El de pie más temprano que nunca. Para pasar por el jardín de Luisa y arrancar esa rosa antes que otro niño lo hiciera era muy importante el sacrificio. La estaba velando desde el día anterior. Estaba hermosa. Mi vecina daba esa y otras cada 28 de octubre a los pioneros que, eufóricos, marchaban orgullosos a la escuela con la flor para Camilo.
Flor en mano y uniforme impecable llegaba al aula. Algún que otro compañero de clases no conseguía el tributo, pero la maestra estaba preparada para todo e iba pertrechada. Ella sabía cuán importante era Camilo para los niños.
El peregrinar al río Sagua era muy divertido. La inocencia hacía que el salir de la rutina fuera un motor impulsor. Pero antes de cada llegada nos recordaban quién fue Camilo, qué había hecho por Cuba. Nos contaban que desapareció en el mar con el sagüero Luciano Fariñas, y también que el pueblo se lanzó al mar a buscarlo desesperado.
En ese punto recordaba a mis abuelos que los tuvieron delante una vez. Él me dijo que fue impresionante: sombrero alón, sonrisa amplia, bondad extrema. El poema era verídico. Ella me dijo que inspiraba al pueblo una confianza única, y ni hablar de su carisma. También recordaba la historia de Marino de Isabela, que salió en su búsqueda frenético; y de un pueblo entero al tanto de una noticia, colgando de una esperanza.

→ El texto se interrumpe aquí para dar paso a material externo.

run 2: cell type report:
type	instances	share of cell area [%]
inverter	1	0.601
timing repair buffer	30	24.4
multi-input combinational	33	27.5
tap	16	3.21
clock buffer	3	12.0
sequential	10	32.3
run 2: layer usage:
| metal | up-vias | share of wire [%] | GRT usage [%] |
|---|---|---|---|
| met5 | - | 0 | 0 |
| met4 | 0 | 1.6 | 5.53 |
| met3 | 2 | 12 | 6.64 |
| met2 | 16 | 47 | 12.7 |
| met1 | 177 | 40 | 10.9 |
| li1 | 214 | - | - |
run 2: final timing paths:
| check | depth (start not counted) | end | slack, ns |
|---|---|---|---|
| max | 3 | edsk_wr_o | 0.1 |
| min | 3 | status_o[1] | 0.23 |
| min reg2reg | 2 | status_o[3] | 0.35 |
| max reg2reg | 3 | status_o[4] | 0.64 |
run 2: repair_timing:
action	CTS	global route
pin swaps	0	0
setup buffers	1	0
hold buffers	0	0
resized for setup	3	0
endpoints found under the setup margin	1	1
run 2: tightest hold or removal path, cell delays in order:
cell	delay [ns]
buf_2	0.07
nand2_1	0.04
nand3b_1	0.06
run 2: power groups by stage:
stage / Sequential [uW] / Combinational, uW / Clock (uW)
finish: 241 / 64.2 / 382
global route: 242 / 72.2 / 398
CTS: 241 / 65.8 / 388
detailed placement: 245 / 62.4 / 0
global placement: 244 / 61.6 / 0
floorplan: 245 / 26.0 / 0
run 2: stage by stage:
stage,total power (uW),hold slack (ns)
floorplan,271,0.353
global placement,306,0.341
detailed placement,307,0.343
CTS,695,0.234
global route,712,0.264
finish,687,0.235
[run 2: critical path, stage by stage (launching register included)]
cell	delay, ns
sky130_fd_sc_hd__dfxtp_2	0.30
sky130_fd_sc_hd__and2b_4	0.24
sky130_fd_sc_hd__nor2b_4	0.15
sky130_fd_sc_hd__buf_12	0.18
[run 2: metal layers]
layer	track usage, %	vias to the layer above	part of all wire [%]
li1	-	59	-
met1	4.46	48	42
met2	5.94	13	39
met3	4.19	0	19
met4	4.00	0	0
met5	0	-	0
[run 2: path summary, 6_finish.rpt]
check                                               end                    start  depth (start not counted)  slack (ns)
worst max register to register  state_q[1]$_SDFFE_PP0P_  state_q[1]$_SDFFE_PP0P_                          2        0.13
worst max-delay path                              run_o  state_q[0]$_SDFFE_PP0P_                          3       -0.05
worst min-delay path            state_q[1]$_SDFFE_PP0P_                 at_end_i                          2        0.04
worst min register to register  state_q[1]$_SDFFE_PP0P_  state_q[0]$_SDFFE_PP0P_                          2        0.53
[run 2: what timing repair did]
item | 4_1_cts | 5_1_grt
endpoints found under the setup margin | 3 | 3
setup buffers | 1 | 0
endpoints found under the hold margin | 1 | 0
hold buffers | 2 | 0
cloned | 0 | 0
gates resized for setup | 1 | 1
`src/common/vec_mem_pkg.sv`:
```
/*
 Shared constants and the CPU status word for the memory subsystem.
 Load offsets follow the file indices of the loader menu.
 Erase constants cover only the 64 KB main bank.
*/
package vec_mem_pkg;

	// ----------------------------------------
	// Bus widths
	// ----------------------------------------
	localparam int CPU_AW = 16;
	// Eight 64 KB banks: main, E-disk and loader areas
	localparam int RAM_AW = 19;
	localparam int DL_AW  = 25;

	// E-disk control register port
	localparam logic [7:0] EDSK_PORT = 8'h10;

	// ----------------------------------------
	// Loader file indices and offsets
	// ----------------------------------------
	localparam logic [7:0] DL_IDX_BOOT = 8'h00;
	localparam logic [7:0] DL_IDX_ROM  = 8'h01;
	localparam logic [7:0] DL_IDX_COM  = 8'h41;
	localparam logic [7:0] DL_IDX_C00  = 8'h81;
	localparam logic [7:0] DL_IDX_EDD  = 8'hC1;

	localparam logic [DL_AW-1:0] DL_OFS_BOOT = 25'h0050000;
	localparam logic [DL_AW-1:0] DL_OFS_PROG = 25'h0000100;
	localparam logic [DL_AW-1:0] DL_OFS_EDD  = 25'h0010000;

	// ----------------------------------------
	// Erase engine
	// ----------------------------------------
	// One write per divider wrap
	localparam int ERASE_PACE_W = 6;
	localparam logic [CPU_AW-1:0] ERASE_MASK = 16'hFFFF;
	localparam logic [CPU_AW-1:0] ERASE_END  = 16'h0100;

	// Erase FSM state codes
	localparam logic [1:0] ERS_IDLE    = 2'd0;
	localparam logic [1:0] ERS_ARMED   = 2'd1;
	localparam logic [1:0] ERS_ERASING = 2'd2;

	// ----------------------------------------
	// CPU status word
	// ----------------------------------------
	// Idle status after reset, only write_n set so nothing writes
	localparam logic [7:0] STATUS_IDLE = 8'h02;

	// Same byte seen raw or as the eight 8080 status flags
	typedef union packed {
		logic [7:0] raw;
		struct packed {
			logic ram_read;
			logic io_read;
			logic m1;
			logic io_write;
			logic halt_ack;
			logic io_stack;
			logic write_n;
			logic int_ack;
		} flags;
	} cpu_status_u;

endpackage

```
`src/verilog/mem_port_arbiter.sv`:
```
/*
 RAM port mux with loader over eraser over CPU priority.
 Loader addresses get the offset picked by the file index.
 RAM address bits are reordered, so the RAM contents are not in linear order.
*/
module mem_port_arbiter (
	input  logic                           clk_sys,
	input  logic                           dl_active_i,
	input  logic [7:0]                     dl_index_i,
	input  logic [vec_mem_pkg::DL_AW-1:0]  dl_addr_i,
	input  logic [7:0]                     dl_data_i,
	input  logic                           dl_wr_i,
	input  logic                           erasing_i,
	input  logic [vec_mem_pkg::CPU_AW-1:0] erase_addr_i,
	input  logic                           erase_wr_i,
	input  logic [vec_mem_pkg::CPU_AW-1:0] cpu_addr_i,
	input  logic [7:0]                     cpu_dout_i,
	input  logic                           cpu_wr_n_i,
	input  vec_mem_pkg::cpu_status_u       status_i,
	input  logic [2:0]                     ed_page_i,
	input  logic                           erase_stall_i,
	output logic [vec_mem_pkg::CPU_AW-1:0] load_end_o,
	output logic [vec_mem_pkg::RAM_AW-1:0] ram_addr_o,
	output logic [7:0]                     ram_din_o,
	output logic                           ram_we_o
);
	import vec_mem_pkg::*;

	logic [DL_AW-1:0]  dl_ofs;
	logic [DL_AW-1:0]  dl_addr_ofs;
	logic [RAM_AW-1:0] flat_addr;
	logic              cpu_we;

	always_comb begin
		case (dl_index_i)
			DL_IDX_BOOT:            dl_ofs = DL_OFS_BOOT;
			DL_IDX_ROM, DL_IDX_COM: dl_ofs = DL_OFS_PROG;
			DL_IDX_EDD:             dl_ofs = DL_OFS_EDD;
			// C00 and unknown files load as is
			default:                dl_ofs = '0;
		endcase
	end

	assign dl_addr_ofs = dl_addr_i + dl_ofs;

	// Last loaded address, the eraser starts just past it
	always_ff @(posedge clk_sys) begin
		if (dl_wr_i) begin
			load_end_o <= dl_addr_ofs[CPU_AW-1:0];
		end
	end

	assign cpu_we = ~cpu_wr_n_i & ~status_i.flags.io_write & ~erase_stall_i;

	always_comb begin
		if (dl_active_i) begin
			flat_addr = dl_addr_ofs[RAM_AW-1:0];
			ram_din_o = dl_data_i;
			ram_we_o  = dl_wr_i;
		end else if (erasing_i) begin
			flat_addr = {{(RAM_AW-CPU_AW){1'b0}}, erase_addr_i};
			ram_din_o = 8'h00;
			ram_we_o  = erase_wr_i;
		end else begin
			flat_addr = {ed_page_i, cpu_addr_i};
			ram_din_o = cpu_dout_i;
			ram_we_o  = cpu_we;
		end
	end

	// Bank, low 13 bits, then bits 14:13
	assign ram_addr_o = {flat_addr[RAM_AW-1:15], flat_addr[12:0], flat_addr[14:13]};

endmodule

```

La flor caía y confieso que muchas veces, con ella, una lágrima. Me atrevo a decir que la mayoría regresaba del río con la cabeza gacha. Concentrarse era difícil en las clases luego. En mi cabeza se aunaban las anécdotas, las preguntas, el imaginar cómo habría sido la historia de un hombre excepcional con otro final.
Me hubiera gustado conocerlo, me hubiera gustado que el río no se llevara su homenaje al mar. Pero esa tristeza marchaba cada noche. Como niña al fin recapitulaba con mi mamá, sobre la almohada, los acontecimientos del día. Pero una idea rondaba en mi mente para mi tranquilidad: Camilo está satisfecho, nos da por cada flor una sonrisa.